Vencedora de três prémios Eisner e vários Harvey, esta série da famosa dupla Brian Azzarello e Eduardo Risso possui um estilo noir com uma história pesada e chocante com uma premissa simples – dar a possibilidade aos injustiçados de fazerem justiça pelas próprias mãos, fornecendo-lhes as provas das ocorrências, a par com uma pistola e 100 balas.

O primeiro volume desta série foi publicado na colecção comemorativa dos 25 anos da Vertigo (publicada pela Levoir em parceria com o jornal Público)  e começa por nos apresentar uma jovem, Dizzy, que finalmente sai em liberdade. Esta será uma das jovens a quem será dada a oportunidade de fazer justiça dando-lhe a entender que quem paga pelos crimes não é quem os comete.

O marido e o filho de Dizzy morreram num tiroteio – duas mortes pelas quais Dizzy se culpa indevidamente, e quem será dada a oportunidade de compreender os verdadeiros motivos e a identidade do assassino, detalhes que terá de ser ela própria a descobrir.

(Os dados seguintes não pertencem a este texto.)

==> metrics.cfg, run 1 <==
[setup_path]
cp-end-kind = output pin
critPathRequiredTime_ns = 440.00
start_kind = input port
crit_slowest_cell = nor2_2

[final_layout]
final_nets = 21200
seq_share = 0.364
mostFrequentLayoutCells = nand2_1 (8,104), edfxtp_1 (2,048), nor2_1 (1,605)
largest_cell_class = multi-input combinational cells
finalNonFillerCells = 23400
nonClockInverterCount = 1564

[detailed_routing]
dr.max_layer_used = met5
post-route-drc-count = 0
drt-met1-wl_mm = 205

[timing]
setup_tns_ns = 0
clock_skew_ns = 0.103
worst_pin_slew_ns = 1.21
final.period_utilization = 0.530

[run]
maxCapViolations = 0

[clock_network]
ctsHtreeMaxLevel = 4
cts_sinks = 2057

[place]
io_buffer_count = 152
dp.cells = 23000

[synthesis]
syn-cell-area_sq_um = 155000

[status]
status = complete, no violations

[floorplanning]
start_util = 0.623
What follows belongs to an exercise in optimizing a design on an open flow for a short achievable clock period and few clock cycles per item; a production flow would make more cautious choices. In this exercise RTL edits were held to simulation tests only and were not proved equivalent to the original.

==> run a <==
Design APRSC, start of the top module:
module APRSC (
	input             reset,       
	input             clk,         
	input      [31:0] i_wb_adr,    
	input      [3:0]  i_wb_sel,    
	input             i_wb_we,     
	output     [31:0] o_wb_dat,    
	input      [31:0] i_wb_dat,    
	input             i_wb_cyc,    
	input             i_wb_stb,    
	output            o_wb_ack,    
	output            o_wb_err     
);
clock: 11.5 ns
lec_check: 0
cap_margin: 20
core_margin: 2
core_utilization: 40
slew_margin: 20
standard.sh (not shown) runs the stock make flow with config.mk's settings and CLKGATE_MAP_FILE= SYNTH_SCRIPT=/design/flow/synth_recipe.tcl, a recipe that flattens the netlist after the stock synthesis.
==> flow/flow/run.sh <==
#!/bin/bash
# Standard layout, with plain buffers (not delay cells) on the ports,
# resizing not limited to the same cell footprint, the bus interface's
# port-to-port logic mapped on its own, and the bus pins kept together on
# one edge (flow/io.tcl), so that the port-to-port read path is short.
set -euo pipefail
bash standard.sh \
  MATCH_CELL_FOOTPRINT=0 \
  "BUFFER_PORTS_ARGS=-buffer_cell sky130_fd_sc_hd__buf_4" \
  SETUP_SLACK_MARGIN=6.5 \
  SYNTH_KEEP_MODULES=APRSC_BUS \
  TNS_END_PERCENT=100 \
  IO_CONSTRAINTS=$PWD/flow/io.tcl \
  finish > standard_flow.log 2>&1
==> flow/flow/io.tcl <==
# Keep the bus pins that carry port-to-port and port-to-register paths
# together on the top edge, so that the logic between them is short.
set bus_pins {}
for {set i 0} {$i < 16} {incr i} { lappend bus_pins "i_wb_adr\[$i\]" }
lappend bus_pins i_wb_cyc i_wb_stb i_wb_we o_wb_ack
for {set i 0} {$i < 32} {incr i} { lappend bus_pins "o_wb_dat\[$i\]" }
for {set i 0} {$i < 16} {incr i} { lappend bus_pins "i_wb_dat\[$i\]" }
set_io_pin_constraint -pin_names $bus_pins -region top:* -group
==> run b: changes against run a <==
--- a/flow/design.v
+++ b/flow/design.v
@@ -1417,39 +1417,53 @@
 		rdq_hi  <= rd_other_nx ? 16'hdead : 16'h0000;
 		rdq_a2p <= rd_other_nx ? 16'hbeef : a2p_nx;
 		rdq_se  <= rd_other_nx ? 16'hbeef : {1'b0, se_nx};
 		rdq_ack <= rd_other_nx ? 16'hbeef : {15'h0000, ack_nx};
 		rdq_sr  <= rd_other_nx ? 16'hbeef : sr_nx;
 	end
 end
+wire [31:0] rd_sel;
+genvar di;
+generate
+	for (di = 0; di < 8; di = di + 1) begin : g_dec
+		APRSC_DEC DEC (.adr(i_wb_adr[3:2]), .sel(rd_sel[4*di +: 4]));
+	end
+endgenerate
 APRSC_BUS BUS (
-	.adr(i_wb_adr[15:0]), .we(i_wb_we), .cyc(i_wb_cyc), .stb(i_wb_stb), .rd_other(rd_other),
+	.adr(i_wb_adr[15:0]), .we(i_wb_we), .cyc(i_wb_cyc), .stb(i_wb_stb), .rd_other(rd_other), .sel(rd_sel),
 	.rdq_hi(rdq_hi), .rdq_a2p(rdq_a2p), .rdq_se(rdq_se), .rdq_ack(rdq_ack), .rdq_sr(rdq_sr),
 	.ack(o_wb_ack), .dat(o_wb_dat)
 );
 endmodule  
 module APRSC_BUS (
 	input      [15:0] adr,
 	input             we,
 	input             cyc,
 	input             stb,
 	input             rd_other,    
+	input      [31:0] sel,         
 	input      [15:0] rdq_hi,
 	input      [15:0] rdq_a2p,
 	input      [15:0] rdq_se,
 	input      [15:0] rdq_ack,
 	input      [15:0] rdq_sr,
 	output            ack,
 	output reg [31:0] dat
 );
 wire rd_reg = (adr[15:5] == 11'h000) & adr[4] & (adr[1:0] == 2'b00);
 assign ack = cyc & stb & (we | rd_reg | rd_other);
+integer k;
 always @(*) begin
 	dat[31:16] = rdq_hi;
-	case (adr[3:2])
-		2'b00:		dat[15:0] = rdq_a2p;    
-		2'b01:		dat[15:0] = rdq_se;     
-		2'b10:		dat[15:0] = rdq_ack;    
-		default:	dat[15:0] = rdq_sr;     
-	endcase
+	for (k = 0; k < 16; k = k + 1)
+		dat[k] = (sel[4*(k/2)+0] & rdq_a2p[k])      
+		       | (sel[4*(k/2)+1] & rdq_se[k])       
+		       | (sel[4*(k/2)+2] & rdq_ack[k])      
+		       | (sel[4*(k/2)+3] & rdq_sr[k]);      
 end
 endmodule  
+module APRSC_DEC (
+	input  [1:0] adr,
+	output [3:0] sel
+);
+assign sel = 4'b0001 << adr;
+endmodule  
--- a/flow/flow/run.sh
+++ b/flow/flow/run.sh
@@ -4,11 +4,11 @@
 # port-to-port logic mapped on its own, and the bus pins kept together on
 # one edge (flow/io.tcl), so that the port-to-port read path is short.
 set -euo pipefail
 bash standard.sh \
   MATCH_CELL_FOOTPRINT=0 \
   "BUFFER_PORTS_ARGS=-buffer_cell sky130_fd_sc_hd__buf_4" \
   SETUP_SLACK_MARGIN=6.5 \
-  SYNTH_KEEP_MODULES=APRSC_BUS \
+  "SYNTH_KEEP_MODULES=APRSC_BUS APRSC_DEC" \
   TNS_END_PERCENT=100 \
   IO_CONSTRAINTS=$PWD/flow/io.tcl \
   finish > standard_flow.log 2>&1
==> run c: changes against run a <==
--- a/flow/design.v
+++ b/flow/design.v
@@ -1066,15 +1066,15 @@
 endmodule
 module APRSC (
 	input             reset,       
 	input             clk,         
 	input      [31:0] i_wb_adr,    
 	input      [3:0]  i_wb_sel,    
 	input             i_wb_we,     
-	output     [31:0] o_wb_dat,    
+	output reg [31:0] o_wb_dat,    
 	input      [31:0] i_wb_dat,    
 	input             i_wb_cyc,    
 	input             i_wb_stb,    
 	output            o_wb_ack,    
 	output            o_wb_err     
 );
 localparam APRSC_TR   = 16'h0000;
@@ -1087,14 +1087,15 @@
 localparam APRSC_SR   = 16'h001C;
 wire wb_req   = i_wb_stb & i_wb_cyc;
 wire wb_write = wb_req & i_wb_we;
 wire wb_read  = wb_req & ~i_wb_we;
 wire rd_reg = (i_wb_adr[15:5] == 11'h000) & i_wb_adr[4] & (i_wb_adr[1:0] == 2'b00);
 reg  rd_other;
 assign o_wb_err = 1'b0;
+assign o_wb_ack = wb_req & (i_wb_we | rd_reg | rd_other);
 reg         shift;                        
 wire        pk1, pk2, pk1n, pk2n;
 wire [10:0] sr1, sr2, sr1n, sr2n;
 wire [10:0] dq1, dq2, dq3, dq4, dq5, dq6;
 wire [10:0] dq1n, dq2n, dq3n, dq4n, dq5n, dq6n;
 wire [15:0] a1, a2, a1n, a2n;
 wire [15:0] b1, b2, b3, b4, b5, b6;
@@ -1294,30 +1295,16 @@
 reg [1:0]  rate_in;
 reg        ack;         
 reg [15:0] sr_q;        
 reg        pk0_q, sigpk_q;
 reg [15:0] a2p_q;       
 wire [15:0] sr_w;
 wire        pk0_w, sigpk_w;
-wire        dq_neg = i_wb_dat[15];
-wire [15:0] dq_mag = {1'b0, i_wb_dat[14:0]};
-wire [15:0] sei    = {se[14], se};
-wire [15:0] sezi   = {sez[14], sez};
-wire [15:0] sr_pos = sei + dq_mag;
-wire [15:0] sr_neg = sei - dq_mag;
-wire [15:0] sz_pos = sezi + dq_mag;
-wire [15:0] sz_neg = sezi - dq_mag;
-reg  [15:0] nsezi;
-assign sr_w    = dq_neg ? sr_neg : sr_pos;
-assign pk0_w   = dq_neg ? sz_neg[15] : sz_pos[15];
-assign sigpk_w = dq_neg ? (dq_mag == sezi) : (dq_mag == nsezi);
-always @(posedge clk or posedge reset) begin
-	if (reset) nsezi <= 16'h0000;
-	else       nsezi <= 16'h0000 - sezi;
-end
+ADDB ADDB_INST0 (.reset(reset), .clk(clk), .test_mode(1'b0), .DQ(i_wb_dat[15:0]), .SE(se), .SR(sr_w));
+ADDC ADDC_INST0 (.reset(reset), .clk(clk), .test_mode(1'b0), .DQ(i_wb_dat[15:0]), .SEZ(sez), .PK0(pk0_w), .SIGPK(sigpk_w));
 wire [15:0] a2p_w = sigpk_w ? a2p_cz_q : (pk0_w ? a2p_c1_q : a2p_c0_q);
 wire wr_tr   = wb_write & (i_wb_adr[15:0] == APRSC_TR);
 wire wr_dq   = wb_write & (i_wb_adr[15:0] == APRSC_DQ);
 wire wr_req  = wb_write & (i_wb_adr[15:0] == APRSC_REQ);
 wire wr_rate = wb_write & (i_wb_adr[15:0] == APRSC_RATE);
 wire rd_a2p  = wb_read  & (i_wb_adr[15:0] == APRSC_A2P);
 always @(posedge clk or posedge reset) begin
@@ -1396,60 +1383,20 @@
 		u_b2r <= b2r;
 		u_b3r <= b3r;
 		u_b4r <= b4r;
 		u_b5r <= b5r;
 		u_b6r <= b6r;
 	end
 end
-wire        rd_other_nx = wb_read & ~rd_reg & ~rd_other;
-wire [15:0] a2p_nx = wr_dq ? a2p_w : a2p_q;
-wire [15:0] sr_nx  = wr_dq ? sr_w : sr_q;
-wire [14:0] se_nx  = shift ? p5_sum_a[15:1] : se;
-wire        ack_nx = (wr_req & i_wb_dat[0]) | (ack & ~shift);
-reg  [15:0] rdq_hi, rdq_a2p, rdq_se, rdq_ack, rdq_sr;
-always @(posedge clk or posedge reset) begin
-	if (reset) begin
-		rdq_hi  <= 16'h0000;
-		rdq_a2p <= 16'h0000;
-		rdq_se  <= 16'h0000;
-		rdq_ack <= 16'h0000;
-		rdq_sr  <= 16'h0000;
-	end else begin
-		rdq_hi  <= rd_other_nx ? 16'hdead : 16'h0000;
-		rdq_a2p <= rd_other_nx ? 16'hbeef : a2p_nx;
-		rdq_se  <= rd_other_nx ? 16'hbeef : {1'b0, se_nx};
-		rdq_ack <= rd_other_nx ? 16'hbeef : {15'h0000, ack_nx};
-		rdq_sr  <= rd_other_nx ? 16'hbeef : sr_nx;
-	end
-end
-APRSC_BUS BUS (
-	.adr(i_wb_adr[15:0]), .we(i_wb_we), .cyc(i_wb_cyc), .stb(i_wb_stb), .rd_other(rd_other),
-	.rdq_hi(rdq_hi), .rdq_a2p(rdq_a2p), .rdq_se(rdq_se), .rdq_ack(rdq_ack), .rdq_sr(rdq_sr),
-	.ack(o_wb_ack), .dat(o_wb_dat)
-);
-endmodule  
-module APRSC_BUS (
-	input      [15:0] adr,
-	input             we,
-	input             cyc,
-	input             stb,
-	input             rd_other,    
-	input      [15:0] rdq_hi,
-	input      [15:0] rdq_a2p,
-	input      [15:0] rdq_se,
-	input      [15:0] rdq_ack,
-	input      [15:0] rdq_sr,
-	output            ack,
-	output reg [31:0] dat
-);
-wire rd_reg = (adr[15:5] == 11'h000) & adr[4] & (adr[1:0] == 2'b00);
-assign ack = cyc & stb & (we | rd_reg | rd_other);
+wire [31:0] rd_a2p_d = rd_other ? 32'hdead_beef : {16'h0000, a2p_q};
+wire [31:0] rd_se_d  = rd_other ? 32'hdead_beef : {17'h00000, se};
+wire [31:0] rd_ack_d = rd_other ? 32'hdead_beef : {31'h0000_0000, ack};
+wire [31:0] rd_sr_d  = rd_other ? 32'hdead_beef : {16'h0000, sr_q};
 always @(*) begin
-	dat[31:16] = rdq_hi;
-	case (adr[3:2])
-		2'b00:		dat[15:0] = rdq_a2p;    
-		2'b01:		dat[15:0] = rdq_se;     
-		2'b10:		dat[15:0] = rdq_ack;    
-		default:	dat[15:0] = rdq_sr;     
+	case (i_wb_adr[3:2])
+		2'b00:		o_wb_dat = rd_a2p_d;    
+		2'b01:		o_wb_dat = rd_se_d;     
+		2'b10:		o_wb_dat = rd_ack_d;    
+		default:	o_wb_dat = rd_sr_d;     
 	endcase
 end
 endmodule  
==> flow/flow/run.sh (replaced) <==
#!/bin/bash
# Standard layout, with plain buffers (not delay cells) on the ports and
# resizing not limited to the same cell footprint, so that the port-to-port
# read path can be sped up.
set -euo pipefail
bash standard.sh \
  MATCH_CELL_FOOTPRINT=0 \
  "BUFFER_PORTS_ARGS=-buffer_cell sky130_fd_sc_hd__buf_4" \
  SETUP_SLACK_MARGIN=6.5 \
  ABC_CLOCK_PERIOD_IN_PS=4000 \
  TNS_END_PERCENT=100 \
  finish > standard_flow.log 2>&1
removed: flow/flow/io.tcl
==> metrics.md <==
| Metric | Value |
|---|---|
| Status | no timing/DRC/antenna violations |
| Final net count | 25080 |
| Clock Skews | 0.1342 ns |
| Slack of the worst reg-to-reg path | between 6 and 7 ns |
| Drt pass-1 iters | 6 |
| First-pass GRT wire length | 1060 mm |
That was run a.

Pelo caminho enfrenta a dura realidade de ser uma mulher não branca num bairro pobre, vendo-se perseguida por agentes da polícia corruptos que vêm nela um alvo fácil para importunar constantemente. Mas os episódios que se seguem fogem ao esperado – quando os agentes tentam prendê-la novamente percebem que alguém bastante poderoso a protege e Dizzy prossegue nas suas investigações sobre o que realmente aconteceu.

Carregado de episódios violentos, pesado pelas circunstâncias psicológicas que rodeiam o mundo dos gangs provocados pela pobreza e falta de oportunidades, este primeiro volume de 100 Balas apresenta uma boa série de banda desenhada (mas não excelente) de rápida leitura que se caracteriza por uma narrativa típica dos pulp.

Este volume de 100 Balas foi publicado na colecção de comemoração dos 100 anos da Vertigo, lançada em Portugal pela Levoir em parceria com o jornal Público.